An unusual occurrence: A case of venous thromboembolism in pregnancy associated with heterotaxy syndrome

Abstract

Background: Heterotaxy is a relatively uncommon congenital anomaly that is usually diagnosed incidentally on imaging studies in adults. We present an unusual case of venous thromboembolism in a 26 year old pregnant female with Heterotaxy syndrome. Case presentation: A 26 year-old pregnant female at 13 weeks gestation suffered cardiac arrest with successful cardiac resuscitation and return of spontaneous circulation. The cardiac arrest was secondary to massive pulmonary embolism requiring thrombolytic therapy and stabilization of hemodynamics. She had extensive evaluation to determine the etiology for the pulmonary embolism and was noted to have an anatomic variation consistent with heterotaxy syndrome on imaging studies.

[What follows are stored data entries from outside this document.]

<file path="config.mk">
export PLATFORM = sky130hd
export DESIGN_NAME = lps_top
export DESIGN_NICKNAME = d
export VERILOG_FILES = /design/src/core/lps_pkg.sv /design/src/core/lps_sync.sv /design/src/core/lps_top.sv
export SDC_FILE = /design/constraint.sdc
export NUM_CORES = 1
export LEC_CHECK = 0
export BUFFER_PORTS_ARGS = -buffer_cell sky130_fd_sc_hd__buf_2
export CAP_MARGIN = 20
export CORE_MARGIN = 3
export CORE_UTILIZATION = 30
export DETAILED_ROUTE_END_ITERATION = 7
export PLACE_DENSITY = 0.58
export SLEW_MARGIN = 25
export SYNTH_ARGS = -nofsm -noshare
export SYNTH_HDL_FRONTEND = slang
export SYNTH_SLANG_ARGS = --single-unit
</file>
<file path="constraint.sdc">
create_clock -name aclk -period 4.1 [get_ports aclk]
set_input_delay 0 -clock aclk [delete_from_list [all_inputs] [get_ports aclk]]
set_output_delay 0 -clock aclk [all_outputs]
set_load 0.005 [all_outputs]
</file>
<file path="src/core/lps_pkg.sv">
package lps_pkg;
  localparam int CLK_MHZ = 250;
  localparam int SS_US_PER_NF = 200;
  localparam int SS_CYC_PER_NF = SS_US_PER_NF * CLK_MHZ;
  localparam int FAULT_MS = 55;
  localparam int FAULT_CYC = FAULT_MS * 1000 * CLK_MHZ;
  localparam logic [31:0] ADDR_CTRL = 32'h0000_0000;
  localparam logic [31:0] ADDR_STAT = 32'h0000_0004;
  localparam logic [7:0] SS_CAP_RST = 8'h0a;
  localparam logic [1:0] RESP_OKAY = 2'h0;
  localparam logic [1:0] RESP_DECERR = 2'h3;
  localparam int NSYNC = 13;
  localparam int SI_SUPPLY_LOW_LOCKOUT = 0;
  localparam int SI_EN = 1;
  localparam int SI_GDONE = 2;
  localparam int SI_BUF_OK = 3;
  localparam int SI_LDO_OK = 4;
  localparam int SI_DLY = 5;
  localparam int SI_OFLT = 6;
  localparam int SI_OV = 7;
  localparam int SI_HOT = 8;
  localparam int SI_VOLTAGE_DETECT_IN = 9;
  localparam int SI_ALOW = 10;
  localparam int SI_FLK = 11;
  localparam int SI_HVS = 12;
  typedef enum logic [2:0] {ST_OFF, ST_GATE, ST_SOFT, ST_DELAY, ST_RUN, ST_HOT} lps_state_t;
  typedef struct packed {
    logic [20:0] rsvd;
    logic alarm;
    logic gsup_dis_on;
    logic gsup_high_on;
    logic ldo_en;
    logic buf_en;
    logic boost_en;
    logic gate_drive;
    logic fault_latch;
    lps_state_t st;
  } lps_status_t;
endpackage

</file>
<file path="src/core/lps_sync.sv">
`timescale 1ns/10ps
module lps_sync import lps_pkg::*; #(
  parameter int W = NSYNC
) (
  input wire logic aclk,
  input wire logic aresetn,
  input wire logic [W-1:0] async_in,
  output logic [W-1:0] sync_out
);
  // The first stage is read only by the second stage.
  logic [W-1:0] meta_q;
  always_ff @(posedge aclk) begin
    if (!aresetn) begin
      meta_q <= '0;
      sync_out <= '0;
    end else begin
      meta_q <= async_in;
      sync_out <= meta_q;
    end
  end
endmodule

</file>
<file path="src/core/lps_top.sv">
`timescale 1ns/10ps
module lps_top import lps_pkg::*; #(
  parameter int SS_CYC = SS_CYC_PER_NF,
  parameter int FLT_CYC = FAULT_CYC
) (
  input wire logic aclk,
  input wire logic aresetn,
  input wire logic [31:0] s_axi_awaddr,
  input wire logic s_axi_awvalid,
  output logic s_axi_awready,
  input wire logic [31:0] s_axi_wdata,
  input wire logic [3:0] s_axi_wstrb,
  input wire logic s_axi_wvalid,
  output logic s_axi_wready,
  output logic [1:0] s_axi_bresp,
  output logic s_axi_bvalid,
  input wire logic s_axi_bready,
  input wire logic [31:0] s_axi_araddr,
  input wire logic s_axi_arvalid,
  output logic s_axi_arready,
  output logic [31:0] s_axi_rdata,
  output logic [1:0] s_axi_rresp,
  output logic s_axi_rvalid,
  input wire logic s_axi_rready,
  input wire logic supply_low_lockout,
  input wire logic enable_in,
  input wire logic gate_done_in,
  input wire logic buffer_supply_rail_ok,
  input wire logic ldo_rail_ok,
  input wire logic switch_delay_node_above,
  input wire logic output_fault_in,
  input wire logic overvoltage_guard,
  input wire logic overtemp_in,
  input wire logic voltage_detect_in,
  input wire logic alarm_supply_low,
  input wire logic flicker_select_in,
  input wire logic stress_mode_enable,
  output logic boost_en,
  output logic boost_switch_en,
  output logic soft_start_run,
  output logic ldo_en,
  output logic buffer_en,
  output logic gate_drive,
  output logic gsup_high_on,
  output logic gsup_dis_on,
  output logic delay_discharge,
  output logic delay_charge,
  output logic stress_switch_out_o,
  output logic stress_switch_out_oe,
  output logic alarm_out_n_o,
  output logic alarm_out_n_oe
);
  typedef struct packed {
    lps_state_t st;
    logic fault_latch;
    logic [23:0] tmr;
    logic [15:0] pre;
    logic [7:0] nf;
    logic [7:0] ss_cap;
    logic boost_en;
    logic boost_sw;
    logic ss_run;
    logic ldo_en;
    logic buf_en;
    logic gate_drive;
    logic gsup_high_on;
    logic gsup_dis_on;
    logic dly_dis;
    logic dly_chg;
    logic stress_oe;
    logic alarm_oe;
    logic awready;
    logic wready;
    logic aw_got;
    logic w_got;
    logic [31:0] waddr;
    logic [7:0] wdata;
    logic wstrb0;
    logic bvalid;
    logic [1:0] bresp;
    logic arready;
    logic rvalid;
    logic [1:0] rresp;
    logic [31:0] rdata;
  } lps_regs_t;

  lps_regs_t q, d;
  logic [NSYNC-1:0] s;
  logic s_supply_low_lockout, s_en, s_hot, alarm, sw_act;
  lps_status_t stat;

  function automatic logic hit(input logic [31:0] a);
    hit = (a == ADDR_CTRL) || (a == ADDR_STAT);
  endfunction

  function automatic logic powered(input lps_state_t st);
    powered = (st == ST_SOFT) || (st == ST_DELAY) || (st == ST_RUN);
  endfunction

  lps_sync #(.W(NSYNC)) u_sync (
    .aclk(aclk),
    .aresetn(aresetn),
    .async_in({stress_mode_enable, flicker_select_in, alarm_supply_low, voltage_detect_in, overtemp_in,
               overvoltage_guard, output_fault_in, switch_delay_node_above, ldo_rail_ok,
               buffer_supply_rail_ok, gate_done_in, enable_in, supply_low_lockout}),
    .sync_out(s)
  );

  assign s_supply_low_lockout = s[SI_SUPPLY_LOW_LOCKOUT];
  assign s_en = s[SI_EN];
  assign s_hot = s[SI_HOT];

  always_comb begin
    d = q;
    stat = '0;
    alarm = 1'b0;
    sw_act = 1'b0;
    case (q.st)
      ST_OFF: begin
        if (!s_supply_low_lockout && s_en && !q.fault_latch) begin
          d.st = ST_GATE;
        end
      end
      ST_GATE: begin
        if (s[SI_GDONE]) begin
          d.st = ST_SOFT;
          d.pre = '0;
          d.nf = '0;
        end
      end
      ST_SOFT: begin
        // The ramp is paced by programmed capacitance, so no pin is needed for it.
        if (q.nf >= q.ss_cap) begin
          d.st = ST_DELAY;
        end else if (q.pre == 16'(SS_CYC - 1)) begin
          d.pre = '0;
          d.nf = q.nf + 8'h01;
        end else begin
          d.pre = q.pre + 16'h0001;
        end
      end
      ST_DELAY: begin
        if (s[SI_DLY]) begin
          d.st = ST_RUN;
          d.tmr = '0;
        end
      end
      ST_RUN: begin
        if (s[SI_OFLT]) begin
          d.tmr = q.tmr + 24'h00_0001;
          if (q.tmr == 24'(FLT_CYC - 1)) begin
            d.st = ST_OFF;
          end
        end else begin
          d.tmr = '0;
        end
      end
      ST_HOT: begin
        // Cooling hysteresis lives in the comparator, so release is immediate.
        if (!s_hot) begin
          d.st = ST_OFF;
        end
      end
      default: d.st = ST_OFF;
    endcase
    // A set arriving together with a supply lockout still wins.
    d.fault_latch = (q.st == ST_RUN && s[SI_OFLT] && q.tmr == 24'(FLT_CYC - 1))
                    || (q.fault_latch && !s_supply_low_lockout);
    if (s_supply_low_lockout || !s_en) begin
      d.st = ST_OFF;
    end
    if (s_hot) begin
      d.st = ST_HOT;
    end
    d.gate_drive = (d.st == ST_OFF) || (d.st == ST_HOT);
    d.boost_en = powered(d.st);
    d.boost_sw = d.boost_en && !s[SI_OV];
    d.ss_run = (d.st == ST_SOFT);
    d.buf_en = d.boost_en && s[SI_BUF_OK];
    d.ldo_en = d.boost_en && s[SI_LDO_OK];
    d.dly_chg = (d.st == ST_DELAY) || (d.st == ST_RUN);
    d.dly_dis = !d.dly_chg;
    sw_act = (d.st == ST_RUN);
    alarm = s_supply_low_lockout || !s[SI_VOLTAGE_DETECT_IN];
    d.alarm_oe = alarm && !s[SI_ALOW];
    d.gsup_high_on = alarm || (sw_act && s[SI_FLK]);
    d.gsup_dis_on = !alarm && sw_act && !s[SI_FLK];
    d.stress_oe = s[SI_HVS];
    if (q.bvalid && s_axi_bready) begin
      d.bvalid = 1'b0;
    end
    if (q.awready && s_axi_awvalid) begin
      d.aw_got = 1'b1;
      d.waddr = s_axi_awaddr;
    end
    if (q.wready && s_axi_wvalid) begin
      d.w_got = 1'b1;
      d.wdata = s_axi_wdata[7:0];
      d.wstrb0 = s_axi_wstrb[0];
    end
    if (d.aw_got && d.w_got && !d.bvalid) begin
      d.aw_got = 1'b0;
      d.w_got = 1'b0;
      d.bvalid = 1'b1;
      d.bresp = hit(d.waddr) ? RESP_OKAY : RESP_DECERR;
      if (d.waddr == ADDR_CTRL && d.wstrb0) begin
        d.ss_cap = d.wdata;
      end
    end
    d.awready = !d.aw_got && !d.bvalid;
    d.wready = !d.w_got && !d.bvalid;
    if (q.rvalid && s_axi_rready) begin
      d.rvalid = 1'b0;
    end
    if (q.arready && s_axi_arvalid) begin
      stat.st = q.st;
      stat.fault_latch = q.fault_latch;
      stat.gate_drive = q.gate_drive;
      stat.boost_en = q.boost_en;
      stat.buf_en = q.buf_en;
      stat.ldo_en = q.ldo_en;
      stat.gsup_high_on = q.gsup_high_on;
      stat.gsup_dis_on = q.gsup_dis_on;
      stat.alarm = q.alarm_oe;
      d.rvalid = 1'b1;
      d.rresp = hit(s_axi_araddr) ? RESP_OKAY : RESP_DECERR;
      d.rdata = (s_axi_araddr == ADDR_CTRL) ? {24'h00_0000, q.ss_cap} :
                (s_axi_araddr == ADDR_STAT) ? stat : 32'h0000_0000;
    end
    d.arready = !d.rvalid;
  end

  always_ff @(posedge aclk) begin
    if (!aresetn) begin
      q <= '0;
      q.st <= ST_OFF;
      q.gate_drive <= 1'b1;
      q.dly_dis <= 1'b1;
      q.ss_cap <= SS_CAP_RST;
    end else begin
      q <= d;
    end
  end

  assign s_axi_awready = q.awready;
  assign s_axi_wready = q.wready;
  assign s_axi_bresp = q.bresp;
  assign s_axi_bvalid = q.bvalid;
  assign s_axi_arready = q.arready;
  assign s_axi_rdata = q.rdata;
  assign s_axi_rresp = q.rresp;
  assign s_axi_rvalid = q.rvalid;
  assign boost_en = q.boost_en;
  assign boost_switch_en = q.boost_sw;
  assign soft_start_run = q.ss_run;
  assign ldo_en = q.ldo_en;
  assign buffer_en = q.buf_en;
  assign gate_drive = q.gate_drive;
  assign gsup_high_on = q.gsup_high_on;
  assign gsup_dis_on = q.gsup_dis_on;
  assign delay_discharge = q.dly_dis;
  assign delay_charge = q.dly_chg;
  assign stress_switch_out_o = q.fault_latch & 1'b0;
  assign stress_switch_out_oe = q.stress_oe;
  assign alarm_out_n_o = q.fault_latch & 1'b0;
  assign alarm_out_n_oe = q.alarm_oe;

  logic [31:0] ss_cnt;
  always_ff @(posedge aclk) begin
    if (!aresetn) begin
      ss_cnt <= '0;
    end else begin
      ss_cnt <= (q.st == ST_SOFT) ? ss_cnt + 32'h0000_0001 : 32'h0000_0000;
    end
  end
endmodule

</file>
# Word-level counts from Yosys, hierarchy flattened
# Index checks and enable logic that the tools add are counted.
# Widths: inputs -> output; s select.
[totals] out_inout_bits=55 reg_bits=182
[classes] eq_ne=16 n_addsub=3 n_reduce_logical=56 magnitude_cmp=1 mux=30
[ops] operator="$mux 24" count=4
[ops] operator="$pmux 24 s2" count=2
[ops] operator="$eq 32x3->1 const B" count=2
[ops] operator="$logic_not 32->1" count=2
[ops] operator="$mux 35" count=1
[ops] operator="$mux 32" count=1
[ops] operator="$mux 3" count=9
[ops] operator="$add 24x1->24 const B" count=1
[ops] operator="$eq 24x24->1 const B" count=1
[ops] operator="$logic_and 1x1->1" count=22
[ops] operator="$mux 11" count=2
[ops] operator="$add 16x1->16 const B" count=1
[ops] operator="$eq 16x16->1 const B" count=1
[ops] operator="$mux 16" count=1
[ops] operator="$pmux 3 s5" count=1
[ops] operator="$logic_not 1->1" count=14
[ops] operator="$eq 3x2->1 const B" count=4
[ops] operator="$logic_or 1x1->1" count=10
[ops] operator="$eq 3x3->1 const B" count=3
[ops] operator="$mux 9" count=1
[ops] operator="$add 8x1->8 const B" count=1
[ops] operator="$ge 8x8->1" count=1
[ops] operator="$mux 8" count=1
[ops] operator="$logic_not 3->1" count=2
[ops] operator="9 further kinds" count=18

# Logic depth before layout (Yosys ltp)
# Gate-level depths: netlist of run 1.
[depth] depth_word=11 mapped_depth=11 depth_no_buf=8

# Modules after synthesis
# Synthesis of run 1 repeated with hierarchy kept, for this count alone.
[hier_totals] cells_unflattened=790 hier_area_um2=6870.3
[by_module_without_submodules] mod="lps_top" n_inst=1 cells_per_inst=736 area_per_inst_um2=6139.6 seq_area_each_um2=2662.6
[by_module_without_submodules] mod="lps_sync" n_inst=1 cells_per_inst=54 area_per_inst_um2=730.7 seq_area_each_um2=520.5

# Worst setup path before layout of run 1
# OpenSTA, ideal clock, no wires.
[synth_timing] path_kind="reg-to-reg" start="register q[104] in the netlist's numbering" end="register q[110] in the netlist's numbering" path_slack_ns=1.779 arrival_ns=2.250 path_stages_with_launch=11 period_less_slack_ns=2.321 required_time_ns=4.029 n_path_buf=2 cell_sequence="dfxtp_1 -> inv_1 -> ha_1 -> nand2b_1 -> a2111oi_0 -> or3_1 -> clkbuf_1 -> nand3_2 -> buf_4 -> or3_1 -> a21oi_1"
[synth_between] elab_chain_len=4 elab_cells_between_ends=7 classes_between="1 x add/sub; 1 x order compare; 1 x eq/ne; 3 x mux; 1 x reduce/logical"
[synth_rtl] item="from (decl)" line_no="lps_top.sv:87" source="lps_regs_t q, d;"
[synth_rtl] item="$add 8x1->8" line_no="lps_top.sv:137" source="d.nf = q.nf + 8'h01;"
[synth_rtl] item="$mux 8" line_no="lps_top.sv:135" source="end else if (q.pre == 16'(SS_CYC - 1)) begin"
[synth_rtl] item="$mux 24" line_no="lps_top.sv:133" source="if (q.nf >= q.ss_cap) begin"
[synth_rtl] item="$pmux 24 s2" line_no="lps_top.sv:118" source="case (q.st)"
# Parallel ways exist; a longest one is shown, timed or not. The select of a mux whose other input is x is not followed.
# A chain may end at the register's enable or synchronous reset.

# Worst setup path in the final report of run 1
[layout_timing] start="register q[104] in the netlist's numbering" end="register q[111] in the netlist's numbering"
# The elaborated chain is that of the path after synthesis.

==> results.txt, run 1 <==
----------------------------------------------------
[Floorplan]
  Floorplan die area ... around 25,000 sq um
  Vert. Die Dim ... 157 um
  I/O Pins ... 175
  Die Wd ... 157 um
  Effective utilization at floorplan ... 30.96%
  Floorplan core area ... approximately 22,000 sq um
  Row cnt ... 54

[STA]
  Achievable Freq ... 0.3714 GHz
  Tmin final ... 2692 ps
  Setup-failing EPs final ... 0
  Count of final hold-check violations ... 0
  Setup TNS ... 0 ps
  Relative slew slack ... between 50% and 60%
  RSZ-0062 raised after global routing ... no
  Portion of the clock cycle consumed by the worst path in the final layout ... around 66%
  Pin slew with the least headroom to its limit ... 650.6 ps
  Final-report max-slew violation count ... 0
  Clock tree skew after final layout ... 5.363 ps

[Global routing]
  GR Util All Layers ... between 10% and 20%
  Via count of the first global-routing pass ... 5,595
  Most utilized layer in the global route result ... met2
  Met3 demand-to-capacity share in global routing ... 3.272%
  First-pass GRT wire length ... 27,500 um
  Maximum number of pins on one net before global-route repair ... 34
  Number of antenna violations at the first check in global routing ... 0
  Aggregate global routing overflow ... 0
  Global Route met1 Usage ... between 10% and 20%
  Met2 Usage GRT ... about 23%

[Final layout]
  Antenna diode count ... 0
  Fill count ... 2,228
  Area taken by flip-flops and latches ... 3183 sq um
  Ratio of cells with drive above 1 in the final layout ... 18.06%
  Highest-count cells in the layout ignoring fill and taps ... 159 x dfxtp_1, 124 x buf_2, 99 x nand2_1
  Most common library cell in the layout ignoring fill and taps ... dfxtp_1
  Relative area change from synthesis to final layout ... 26.69%
  Nets@finish ... approximately 1,100
  Post-Layout Inst Area ... 8666 sq um
  Area taken by multi-input logic gates ... 3256 sq um

[Run status]
  Status ... finished clean

[Run]
  Max Cap Viol ... 0

[Worst setup path]
  Slowest stage delay, CP ... 570 ps
  Data required time at the worst endpoint ... 4450 ps
  Cells along the critical path ... inv_1 > ha_1 > nand2b_1 > a2111oi_0 > or3_1 > buf_4 > nand3_2 > or4_1 > a21oi_1
  Startpoint types ... register
  Worst-path maximum fanout ... 16
  Critical-path cell with the highest stage delay ... or4_1
  Arr. time, crit path ... between 3000 and 4000 ps
  WS Path Type ... reg2reg
  CP endpoint kind ... register

[Yosys]
  Count of unique library cells instantiated by Yosys ... 63
  Sequential share of the synthesized area ... roughly 47%
  Commonest register cell after synthesis ... dfxtp_1
  Cell area after technology mapping ... 6840 sq um
  Number of storage elements in the synthesis netlist ... between 150 and 200
  Gate count after technology mapping ... about 790
  Fraction of registers with async set or reset after synthesis ... 0%
  Mapped Avg Cell Area ... 8.626 sq um
  Number of enable flip-flop cells after synthesis ... 0
  Synthesis Warnings ... 0

[Clock tree]
  CTS Root Buffer Type ... clkbuf_16
  Buffer depth of the longest clock path ... 2
  CTS sink count ... 159
  Postcts setup bufs ... 0
  Number of buffers inserted during clock tree synthesis ... 17
  Clock tree from TritonCTS ... yes
  CTS HTree Levels ... 4
  Clock-pin transition on the worst setup and hold timing paths ... about 60 ps
  Later-pin clock latency in the skew report ... ~430 ps

[Drt]
  Number of detailed-routing iterations run before antenna repair ... 6
  Average wire per cell in the routed design ... 13.60 um
  Count of vias placed by the detailed router ... 5,869
  Initial DRC Count ... ~270
  Number of routed nets with antenna violations ... 0
  Post-DR vias/cell ... 4.741
  DRC violation count after routing ... 0
  Wire length after detailed routing ... 16,840 um

[Hold path]
  Worst Hold Class ... in2reg

[Power and ir drop]
  Leakage component of the power ... 3.504 nW
  Power density over cell area ... 393.6 nW/um^2
  Peak ir drop on the vdd network ... 0.2548 mV

[Placed design]
  HPWL after detailed placement ... 11,620 um
  Number of buffers inserted by port buffering ... around 120
  Instance area after placement ... 7507 sq um
  Global placement routability congestion ... 0.8355

----------------------------------------------------
[cells in the mapped netlist, types with 3 or more instances]
cell,n,area [sq um]
xor2_1,13,113.9
xnor2_1,8,70.07
nand2b_1,8,50.05
o21a_1,4,30.03
or4_1,9,67.56
nor3_1,13,65.06
o21ai_1,13,65.06
nor2b_1,11,68.82
a22oi_1,4,30.03
and2_1,35,219.0
o21ai_0,14,70.07
buf_1,3,11.26
nor4_1,22,137.6
nor3b_1,6,45.04
ha_1,11,137.6
clkbuf_1,32,120.1
a21boi_0,4,30.03
o31ai_1,12,90.09
or3_1,6,37.54
nand3_1,31,155.2
nand4bb_1,3,33.78
nand2_1,99,371.6
inv_1,12,45.04
dfxtp_1,159,3183
buf_2,3,15.01
nand4b_1,3,26.28
mux2i_1,19,190.2
nor2_1,70,262.8
and3_1,14,87.58
a21oi_1,62,310.3
nand4_1,13,81.33
buf_4,39,292.8
[cell type report]
cell class                 count  area share, %
multi-input combinational    566          37.57
clock inverter                13          1.516
inverter                      13         0.5631
timing repair buffer         188          14.35
clock buffer                  19          5.227
tap                          280          4.043
sequential                   159          36.73
[sequential cells by signal (all words and copies together), names as in the netlist, 11 cells and up]
signal and count:
u_sync.sync_out 13, s_axi_rdata 11, u_sync.meta_q 13, q 103
[cell families after synthesis]
logic type / count (synthesis) / share of synthesized area [%]
AND/OR/NAND/NOR: 359 / 27.13
flip-flops: 159 / 46.53
AO/OA/AOI/OAI: 131 / 11.34
buffers and inverters: 90 / 7.134
XOR/XNOR: 21 / 2.689
multiplexers: 21 / 3.110
adder cells (fa/ha/maj): 11 / 2.012
other: 1 / 0.05482
[worst paths after layout]
path              slack, ps               to                from  cells after the start
setup / recovery       1410           q[111]              q[104]                      9
hold / removal          120            q[73]       s_axi_awvalid                      5
setup reg to reg       1410           q[111]              q[104]                      9
hold reg to reg         400  boost_switch_en  u_sync.sync_out[7]                      1
[critical path, delay by kind of cell (launching register included)]
kind | cells | cell delay, ps
buf+inv | 2 | 310
fa+ha+maj | 1 | 270
flops | 1 | 380
simple gates | 4 | 1160
compound gates | 2 | 510
[metal layers]
metal	routed length, um	part of all wire [%]	vias up
met4	282	1.7	0
met2	7843	47	174
li1	-	-	3006
met1	7778	46	2667
met5	0	0	-
met3	933	5.5	22
[power by group]
group / switching (mW) / total [mW] / internal [mW] / leakage [nW]
Combinational: 0.125 / 0.250 / 0.125 / 1.93
Clock: 0.669 / 1.55 / 0.880 / 0.282
Sequential: 0.0226 / 1.61 / 1.59 / 1.29
Total: 0.817 / 3.41 / 2.59 / 3.50
[through the flow]
stage	util (%)	power [mW]	hold WS [ps]	setup WS (ps)	std cells
floorplan	-	1.780	127.3	1779	815
global placement	33.98	1.852	210.0	1424	1149
finish	39.22	3.411	120.0	1408	1238
CTS	39.21	3.463	98.74	1397	1238
detailed placement	33.98	1.854	208.1	1426	1149
global route	39.22	3.560	144.9	1208	1238
[repair_timing]
item / CTS / global route
endpoints found under the hold margin: 65 / 0
hold buffers: 57 / 0
gates resized for setup: 0 / 0
Note: power is estimated with default switching activity, not from simulation.
==> run 2, diff against run 1 <==
- clock period: 4.1 -> 2.6 ns (I/O delays scaled with it)
==> run 2 against run 1 <==
Routed wire length up 0.68%. Combinational power increased by 65%. Clock power up 61%. Die area stayed put. Flip-flop and latch count unchanged. Clock skew increased by 4.6 ps. First-iteration DRC count up 17%. Via count up 0.99%. Largest cell class unchanged. Register-to-register slack worse by 1300 ps.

After thrombolysis the patient was treated with UFH and then switched to enoxaparin without complication until 25 weeks of gestation when she experienced worsening abdominal pain with associated headaches, lightheadedness and elevated blood pressures needing elective induction of labor. The infant died shortly after delivery. The anticoagulation was continued for additional 3 months and she was subsequently placed on low dose aspirin to prevent recurrent venous thromboembolic episodes. She is currently stable on low dose aspirin and is into her third year after the venous thromboembolism without any recurrence. Conclusion: To our knowledge, this is the first reported case of venous thromboembolism in pregnancy associated with heterotaxy syndrome. A discussion on pathophysiology of venous thromboembolism in pregnancy and heterotaxy syndrome has been undertaken along with treatment approach in such situations.